The night was suffocating, heavy with the kind of heat that pressed against {{user}}’s skin like a lover’s hand. Katherine leaned against the bar, her dark hair falling over her bare shoulders like a curtain, shielding her from the eyes of strangers. But not from her. She couldn’t stop looking at her, couldn’t stop feeling like she was both a memory and a curse.
She caught {{user}} staring. Of fuckin’ course she did. Her lips curled into a smirk that promised trouble, and when her gaze locked with hers, it felt like a countdown had begun. Five, four, three...
She didn’t want to want her. Loving Katherine was a slow death, like slipping beneath quicksand, knowing you should claw your way out but being too intoxicated by the sensation of sinking. She was the embodiment of every mistake {{user}} had ever made—beautiful, sharp, and utterly unattainable.
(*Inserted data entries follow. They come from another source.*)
[config.mk]
export PLATFORM = sky130hd
export DESIGN_NAME = mdio_bringup_seq
export DESIGN_NICKNAME = d
export VERILOG_FILES = /design/src/rtl/mdio_seq_pkg.sv /design/src/rtl/mdc_gen.sv /design/src/rtl/mdio_frame_tx.sv /design/src/rtl/seq_ctrl.sv /design/src/rtl/mdio_bringup_seq.sv
export SDC_FILE = /design/constraint.sdc
export NUM_CORES = 1
export LEC_CHECK = 0
export BUFFER_PORTS_ARGS = -buffer_cell sky130_fd_sc_hd__buf_2
export CAP_MARGIN = 20
export CORE_MARGIN = 5
export CORE_UTILIZATION = 60
export CTS_CLUSTER_SIZE = 14
export DETAILED_ROUTE_END_ITERATION = 10
export PLACE_DENSITY = 0.89
export SYNTH_ARGS = -nofsm -noshare
export SYNTH_HDL_FRONTEND = slang
export SYNTH_SLANG_ARGS = --single-unit
[constraint.sdc]
create_clock -name clk -period 3.4 [get_ports clk]
set_input_delay 0.51 -clock clk [delete_from_list [all_inputs] [get_ports clk]]
set_output_delay 0.51 -clock clk [all_outputs]
set_load 0.03 [all_outputs]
When she finally slid onto the stool beside {{user}}, her perfume hit her first. Jasmine, smoke, and something metallic that reminded her of blood. She leaned in close, her voice low and playful. “You’ve been avoiding me.”
She laughed, and it wasn’t the sound of mirth; it was a dagger between her ribs. “What? Too busy trying not to think about me? How’s that working out?”
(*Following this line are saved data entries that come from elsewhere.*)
===== src/rtl/bcache_pkg.sv =====
package bcache_pkg;
    typedef enum logic [1:0] {
        ST_IDLE,
        ST_WRITEBACK,
        ST_REFILL,
        ST_RESPOND
    } ctl_state_t;

    typedef enum logic [1:0] {
        LOP_NONE,
        LOP_FILL,
        LOP_STORE,
        LOP_CLEAN
    } line_op_t;
endpackage


===== src/rtl/bcache_line_store.sv =====
module bcache_line_store
    import bcache_pkg::*;
#(
    parameter int LINES        = 4,
    parameter int IDX_W        = 2,
    parameter int STORED_TAG_W = 3,
    parameter int DATA_W       = 8
) (
    input  logic                    clk,
    input  logic                    rst_n,
    input  logic [IDX_W-1:0]        rd_idx,
    input  line_op_t                op,
    input  logic [IDX_W-1:0]        op_idx,
    input  logic [STORED_TAG_W-1:0] op_tag,
    input  logic [DATA_W-1:0]       op_data,
    input  logic                    op_dirty,
    output logic                    rd_inv,
    output logic                    rd_mod,
    output logic                    rd_shr,
    output logic [STORED_TAG_W-1:0] rd_tag,
    output logic [DATA_W-1:0]       rd_data
);
    logic                    inv_q  [LINES];
    logic                    mod_q  [LINES];
    logic                    shr_q  [LINES];
    logic [STORED_TAG_W-1:0] tag_q  [LINES];
    logic [DATA_W-1:0]       data_q [LINES];

    for (genvar g = 0; g < LINES; g++) begin : g_line
        logic sel;
        assign sel = (op_idx == IDX_W'(g));

        always_ff @(posedge clk or negedge rst_n) begin
            if (!rst_n) begin
                inv_q[g]  <= 1'b1;
                mod_q[g]  <= 1'b0;
                shr_q[g]  <= 1'b0;
                tag_q[g]  <= '0;
                data_q[g] <= '0;
            end else if (sel) begin
                unique case (op)
                    LOP_FILL: begin
                        inv_q[g]  <= 1'b0;
                        tag_q[g]  <= op_tag;
                        data_q[g] <= op_data;
                        mod_q[g]  <= op_dirty;
                        shr_q[g]  <= ~op_dirty;
                    end
                    LOP_STORE: begin
                        data_q[g] <= op_data;
                        mod_q[g]  <= 1'b1;
                        shr_q[g]  <= 1'b0;
                    end
                    LOP_CLEAN: begin
                        mod_q[g]  <= 1'b0;
                        shr_q[g]  <= 1'b1;
                    end
                    default: ;
                endcase
            end
        end
    end

    always_comb begin
        rd_inv  = inv_q[rd_idx];
        rd_mod  = mod_q[rd_idx];
        rd_shr  = shr_q[rd_idx];
        rd_tag  = tag_q[rd_idx];
        rd_data = data_q[rd_idx];
    end
endmodule


===== src/rtl/bcache_stats.sv =====
module bcache_stats #(
    parameter int CNT_W = 16
) (
    input  logic             clk,
    input  logic             rst_n,
    input  logic             done,
    input  logic             was_hit,
    output logic [CNT_W-1:0] acc_count,
    output logic [CNT_W-1:0] hit_count
);
    always_ff @(posedge clk or negedge rst_n) begin
        if (!rst_n) begin
            acc_count <= '0;
            hit_count <= '0;
        end else if (done) begin
            acc_count <= acc_count + 1'b1;
            if (was_hit) hit_count <= hit_count + 1'b1;
        end
    end
endmodule


===== src/rtl/bcache_miss_fsm.sv =====
module bcache_miss_fsm
    import bcache_pkg::*;
(
    input  logic       clk,
    input  logic       rst_n,
    input  logic       cpu_req,
    input  logic       lookup_hit,
    input  logic       victim_dirty,
    input  logic       mem_ack,
    output ctl_state_t state,
    output logic       accept,
    output logic       respond,
    output logic       mem_req,
    output logic       mem_we
);
    ctl_state_t state_nx;

    always_ff @(posedge clk or negedge rst_n) begin
        if (!rst_n) state <= ST_IDLE;
        else        state <= state_nx;
    end

    always_comb begin
        state_nx = state;
        unique case (state)
            ST_IDLE: begin
                if (cpu_req) begin
                    if (lookup_hit)        state_nx = ST_RESPOND;
                    else if (victim_dirty) state_nx = ST_WRITEBACK;
                    else                   state_nx = ST_REFILL;
                end
            end
            ST_WRITEBACK: if (mem_ack) state_nx = ST_REFILL;
            ST_REFILL:    if (mem_ack) state_nx = ST_RESPOND;
            ST_RESPOND:   state_nx = ST_IDLE;
            default:      state_nx = ST_IDLE;
        endcase
    end

    always_comb begin
        accept  = 1'b0;
        respond = 1'b0;
        mem_req = 1'b0;
        mem_we  = 1'b0;
        unique case (state)
            ST_IDLE:      accept  = cpu_req;
            ST_WRITEBACK: begin mem_req = 1'b1; mem_we = 1'b1; end
            ST_REFILL:    mem_req = 1'b1;
            ST_RESPOND:   respond = 1'b1;
            default: ;
        endcase
    end
endmodule


===== src/rtl/bcache_top.sv =====
module bcache_top
    import bcache_pkg::*;
#(
    parameter int ADDR_W       = 4,
    parameter int LINES        = 4,
    parameter int DATA_W       = 8,
    parameter int STORED_TAG_W = 3,
    parameter int CNT_W        = 16
) (
    input  logic              clk,
    input  logic              rst_n,
    input  logic              cpu_req,
    input  logic              cpu_we,
    input  logic [ADDR_W-1:0] cpu_addr,
    input  logic [DATA_W-1:0] cpu_wdata,
    output logic [DATA_W-1:0] cpu_rdata,
    output logic              cpu_ready,
    output logic              cpu_hit,
    output logic              mem_req,
    output logic              mem_we,
    output logic [ADDR_W-1:0] mem_addr,
    output logic [DATA_W-1:0] mem_wdata,
    input  logic [DATA_W-1:0] mem_rdata,
    input  logic              mem_ack,
    output logic [CNT_W-1:0]  acc_count,
    output logic [CNT_W-1:0]  hit_count
);
    localparam int IDX_W = $clog2(LINES);
    localparam int TAG_W = ADDR_W - IDX_W;

    ctl_state_t state;
    logic accept, respond;

    logic [ADDR_W-1:0] addr_q;
    logic              we_q;
    logic [DATA_W-1:0] wdata_q;
    logic              hit_q;

    logic [IDX_W-1:0]        rd_idx;
    logic                    rd_inv, rd_mod, rd_shr;
    logic [STORED_TAG_W-1:0] rd_tag;
    logic [DATA_W-1:0]       rd_data;
    logic [STORED_TAG_W-1:0] tag_in_ext, tag_q_ext;
    logic                    lookup_hit, victim_dirty;

    line_op_t                op;
    logic [IDX_W-1:0]        op_idx;
    logic [DATA_W-1:0]       op_data;
    logic                    op_dirty;

    always_comb begin
        tag_in_ext = '0;
        tag_in_ext[TAG_W-1:0] = cpu_addr[ADDR_W-1:IDX_W];
        tag_q_ext = '0;
        tag_q_ext[TAG_W-1:0] = addr_q[ADDR_W-1:IDX_W];
    end

    assign rd_idx       = (state == ST_IDLE) ? cpu_addr[IDX_W-1:0] : addr_q[IDX_W-1:0];
    assign lookup_hit   = !rd_inv && (rd_mod || rd_shr) && (rd_tag == tag_in_ext);
    assign victim_dirty = !rd_inv && rd_mod;

    always_ff @(posedge clk or negedge rst_n) begin
        if (!rst_n) begin
            addr_q  <= '0;
            we_q    <= 1'b0;
            wdata_q <= '0;
            hit_q   <= 1'b0;
        end else if (accept) begin
            addr_q  <= cpu_addr;
            we_q    <= cpu_we;
            wdata_q <= cpu_wdata;
            hit_q   <= lookup_hit;
        end
    end

    always_comb begin
        op       = LOP_NONE;
        op_idx   = addr_q[IDX_W-1:0];
        op_data  = wdata_q;
        op_dirty = 1'b0;
        if (accept && lookup_hit && cpu_we) begin
            op      = LOP_STORE;
            op_idx  = cpu_addr[IDX_W-1:0];
            op_data = cpu_wdata;
        end else if (state == ST_WRITEBACK && mem_ack) begin
            op = LOP_CLEAN;
        end else if (state == ST_REFILL && mem_ack) begin
            op       = LOP_FILL;
            op_data  = we_q ? wdata_q : mem_rdata;
            op_dirty = we_q;
        end
    end

    bcache_miss_fsm u_fsm (
        .clk          (clk),
        .rst_n        (rst_n),
        .cpu_req      (cpu_req),
        .lookup_hit   (lookup_hit),
        .victim_dirty (victim_dirty),
        .mem_ack      (mem_ack),
        .state        (state),
        .accept       (accept),
        .respond      (respond),
        .mem_req      (mem_req),
        .mem_we       (mem_we)
    );

    bcache_line_store #(
        .LINES        (LINES),
        .IDX_W        (IDX_W),
        .STORED_TAG_W (STORED_TAG_W),
        .DATA_W       (DATA_W)
    ) u_store (
        .clk      (clk),
        .rst_n    (rst_n),
        .rd_idx   (rd_idx),
        .op       (op),
        .op_idx   (op_idx),
        .op_tag   (tag_q_ext),
        .op_data  (op_data),
        .op_dirty (op_dirty),
        .rd_inv   (rd_inv),
        .rd_mod   (rd_mod),
        .rd_shr   (rd_shr),
        .rd_tag   (rd_tag),
        .rd_data  (rd_data)
    );

    bcache_stats #(.CNT_W(CNT_W)) u_stats (
        .clk       (clk),
        .rst_n     (rst_n),
        .done      (respond),
        .was_hit   (hit_q),
        .acc_count (acc_count),
        .hit_count (hit_count)
    );

    assign mem_addr  = (state == ST_WRITEBACK) ? {rd_tag[TAG_W-1:0], addr_q[IDX_W-1:0]} : addr_q;
    assign mem_wdata = rd_data;
    assign cpu_ready = respond;
    assign cpu_hit   = respond && hit_q;
    assign cpu_rdata = respond ? rd_data : '0;
endmodule


===== config.mk =====
export PLATFORM = sky130hd
export DESIGN_NAME = bcache_top
export DESIGN_NICKNAME = d
export VERILOG_FILES = /design/src/rtl/bcache_pkg.sv /design/src/rtl/bcache_line_store.sv /design/src/rtl/bcache_stats.sv /design/src/rtl/bcache_miss_fsm.sv /design/src/rtl/bcache_top.sv
export SDC_FILE = /design/constraint.sdc
export NUM_CORES = 1
export LEC_CHECK = 0
export ABC_CLOCK_PERIOD_IN_PS = 4200
export BUFFER_PORTS_ARGS = -buffer_cell sky130_fd_sc_hd__buf_2
export CORE_UTILIZATION = 52
export DETAILED_ROUTE_END_ITERATION = 7
export PLACE_DENSITY = 0.81
export SYNTH_ARGS = -nofsm -noshare
export SYNTH_HDL_FRONTEND = slang
export SYNTH_HIERARCHICAL = 1
export SYNTH_SLANG_ARGS = --single-unit

===== constraint.sdc =====
create_clock -name clk -period 4.2 [get_ports clk]
set_input_delay 1.26 -clock clk [delete_from_list [all_inputs] [get_ports clk]]
set_output_delay 1.26 -clock clk [all_outputs]
set_load 0.005 [all_outputs]

==> summary.md <==
| Metric | Value |
|---|---|
| Startpoint of the worst hold path | `u_stats/hit_count[15]$_DFFE_PN0P_` |
| Synthesis Warnings | `6` |
| Setup Buffers After CTS | `0` |
| Critical setup path kind | `input pin to output pin` |
| CP Capture Type | `output pin` |
| Reg2Reg Depth | `10` |
| Pin count of the biggest net entering global routing | `61` |
| Final antenna-violating net count | `0` |
| IO buf count | `80` |
| Minimum clock period | `4.02 ns` |
| Initial antenna violation count | `0` |
| Placer Congestion | `0.809` |
| CP startpoint | `cpu_addr[0]` |
| R2R Path Start | `u_fsm/state[0]$_DFFE_PN0P_` |
| Power per cell area | `693 nW/um^2` |
| Placement Setup Slack | `0.0237 ns` |
| Final hold vios | `0` |
| Core Area | `9730 sq um` |
| Mean Syn Cell Area | `13.9 sq um` |
| Max-slew headroom | `49.9%` |
| Least-Margin Pin Slew | `0.752 ns` |
| Area of the multi-input gates | `2560 sq um` |
| Tot Pwr | `4.18 mW` |
| WP buf/inv | `3` |
| Lkg Pwr | `2.86 nW` |
| Via count of the first global-routing pass | `3325` |
| Levels on crit path | `6` |
| Critical Path Max Stage Delay | `0.62 ns` |
| Vias | `3237` |
| Required time of the critical path | `2.94 ns` |
| Initial core utilization | `53.6%` |
| R2R setup slack | `0.61 ns` |
| Post-route cell area | `6040 sq um` |
| Clock latency on the worst-skew pair | `0.36 ns` |
| Clock-pin slew on the worst setup and hold paths | `0.10 ns` |
| CP arrival | `2.76 ns` |
| DP HPWL | `7.48 mm` |
| Synth cell types | `49` |
| Die area | `10400 sq um` |
| Worst path slowest cell | `mux4_1` |
| Ratio of cells with drive above 1 in the final layout | `48.5%` |
| First-pass iteration count of the detailed router | `4` |
| Post-route clock period utilization | `95.7%` |
| Worst hold slack | `0.473 ns` |
| Post-Route Setup TNS | `0 ns` |
| Die height | `102 microns` |
| Layout Skew | `0.0181 ns` |
| DRC | `0` |
| Status | `complete, no violations` |
| DP Area | `5860 sq um` |
| VDD IR max | `0.415 mV` |
| # hold bufs at CTS | `0` |
| CTS tree | `yes` |
| First-pass GRT wire length | `16.5 mm` |
| PnR worst setup slack | `0.182 ns` |
| Vias per inst | `5.35` |
| Hold Crit Class | `flip-flop to flip-flop` |
| CTS Root Cell | `clkbuf_8` |
| Sequential share of the synthesized area | `50.0%` |
| Wire per inst | `16.8 microns` |
| Cells after synthesis | `376` |
| Fmax | `249 MHz` |
| H-tree Lvls | `3` |
| Clock Path Buffers | `2` |
| CTS Buf Count | `9` |
| Reg2Reg Capture Point | `u_store/data_q[9]$_DFFE_PN0P_` |
| Die W | `102 microns` |
| CP max FO | `8` |
| # rows | `36` |
| Hold depth | `1` |
| CTS resizes | `0` |
| Total Wirelength | `10.1 mm` |
| Initial DRC count | `110` |
| Critical Path Start Type | `input pin` |
| Top cell by count, worst path | `buf_2` |
| CP Cell Sequence | `buf_2 -> mux2_4 -> buf_4 -> mux4_1 -> and2_1 -> buf_2` |
| Max-Cap Viols | `0` |
| Sequential Area | `2610 sq um` |
| Yosys reg bits | `104` |
| I/O Pins | `81` |
| RSZ-0062 raised after global routing | `no` |
| # clock sinks | `104` |
| CP Capture Point | `cpu_rdata[6]` |
| Number of diodes | `0` |
| Gr usage total | `20.9%` |
| Global route total overflow | `0` |
| Max-slew violation count | `0` |
| Final setup viols | `0` |
| Area delta synth->final | `15.7%` |
| # nets final | `500` |
| Final-layout fill cell count | `785` |
| Crit-path leading delay family | `multiplexers` |
| Mapped cell area | `5220 sq um` |
## cells in the mapped netlist, drive strengths merged
cell    count  area share (%)
dfrtp     100              48
mux2       86              19
xnor2      18             3.0
nand2      17             1.3
and2       15             1.8
nor2       15             1.1
xor2       15             2.5
mux4       14             6.8
buf        12             2.0
inv        10            0.72
nand3      10             1.2
nor3       10             1.2
ha          8             1.9
nand4       8             1.5
a21oi       5            0.48
nor2b       5            0.84
dfstp       4             2.0
nor3b       4            0.89
and4        3            0.55
mux2i       3            0.58
and3        2            0.24
nand3b      2            0.29
clkbuf      1           0.072
conb        1           0.072
nand2b      1            0.12
nor4        1            0.41
nor4b       1            0.46
o2111a      1            0.24
o21a        1            0.14
o21ai       1           0.096
o21bai      1            0.14
o22ai       1            0.24
## registers in the layout, indices dropped and copies added (netlist names), 2 cells and up
signal and flops:
u_store/inv_q 4, u_store/shr_q 4, u_store/data_q 32, u_stats/hit_count 16
u_store/tag_q 12, u_store/mod_q 4, wdata_q 8, u_stats/acc_count 16
addr_q 4, u_fsm/state 2
## metrics by stage
step,utilization [%],cells
floorplan,-,379
global placement,60.2,589
detailed placement,60.2,589
CTS,62.0,605
global route,62.0,605
finish,62.0,605
## cell type report
| type | instances | share of cell area (%) |
|---|---|---|
| flip-flops and latches | 104 | 43.2 |
| multi-input cells | 252 | 42.4 |
| repair buffers | 90 | 8.12 |
| well taps | 133 | 2.76 |
| clock buffers | 9 | 2.05 |
| clock inverters | 7 | 0.891 |
| inverters | 10 | 0.622 |
## layout by cell type (no fill, tap or decap), drive strengths merged, types with 2 or more instances in the layout
master    count
mux2i         3
a21oi         5
buf          90
conb          4
clkinv        3
and4          3
ha            8
dfstp         4
inv          12
nor3b         4
and2         15
and3          2
dfrtp       100
xnor2        18
nor2b         5
nand3b        2
xor2         15
nor2         15
nand3        10
nor3         10
clkbuf        9
mux2         86
clkinvlp      2
nand2        17
mux4         14
nand4         8
## power by group
part	internal, mW	switching (mW)
clock	0.221	0.358
sequential	1.37	0.279
combinational	1.12	0.834
## cell families (layout without fill, tap and decap cells)
group / count (synthesis) / in the layout / synth area share [%]
flops: 104 / 104 / 50.0
compound gates: 10 / 10 / 1.34
simple gates: 94 / 94 / 11.9
fa+ha+maj: 8 / 8 / 1.92
other cells: 1 / 4 / 0.0719
buf+inv: 23 / 116 / 2.78
mux: 103 / 103 / 26.4
xor+xnor: 33 / 33 / 5.54
## worst min path at each step
stage	to	slack, ns
2_1_floorplan	u_store/data_q[11]$_DFFE_PN0P_	0.46
3_3_place_gp	u_stats/hit_count[15]$_DFFE_PN0P_	0.46
3_5_place_dp	u_stats/hit_count[15]$_DFFE_PN0P_	0.46
4_1_cts	u_stats/hit_count[15]$_DFFE_PN0P_	0.48
5_1_grt	u_stats/hit_count[15]$_DFFE_PN0P_	0.50
6_report	u_stats/hit_count[15]$_DFFE_PN0P_	0.47
## per-layer routing
layer | GRT usage [%] | vias up | wire length [microns]
met2 | 35.3 | 80 | 5010
met5 | 0 | - | 0
met4 | 4.84 | 0 | 65
li1 | - | 1517 | -
met3 | 4.24 | 6 | 350
met1 | 27.9 | 1634 | 4730
Power figures use the tool's default switching activity.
It wasn’t. Of course it wasn’t. {{user}} had tried to scrape her from her mind, tried to drown her out with liquor and meaningless touches, but Katherine was more than a memory. She was embedded in her, a venom that had seeped too deep to ever bleed out.
The tension between them wasn’t just alive—it was ravenous. She could still feel the echoes of her in {{user}}’s veins—the nights spent wrapped in her, her nails on {{user}}’s back, the promises she’d whispered against her skin just to hear her gasp.
Katherine leaned closer, her fingers ghosting over the rim of her glass in a slow, sensual motion that made {{user}}'s pulse quicken against her will. “I gotta admit,” she purred, her tone coy, teasing, dangerous. “You look so much more… delicious since the last time i saw you.”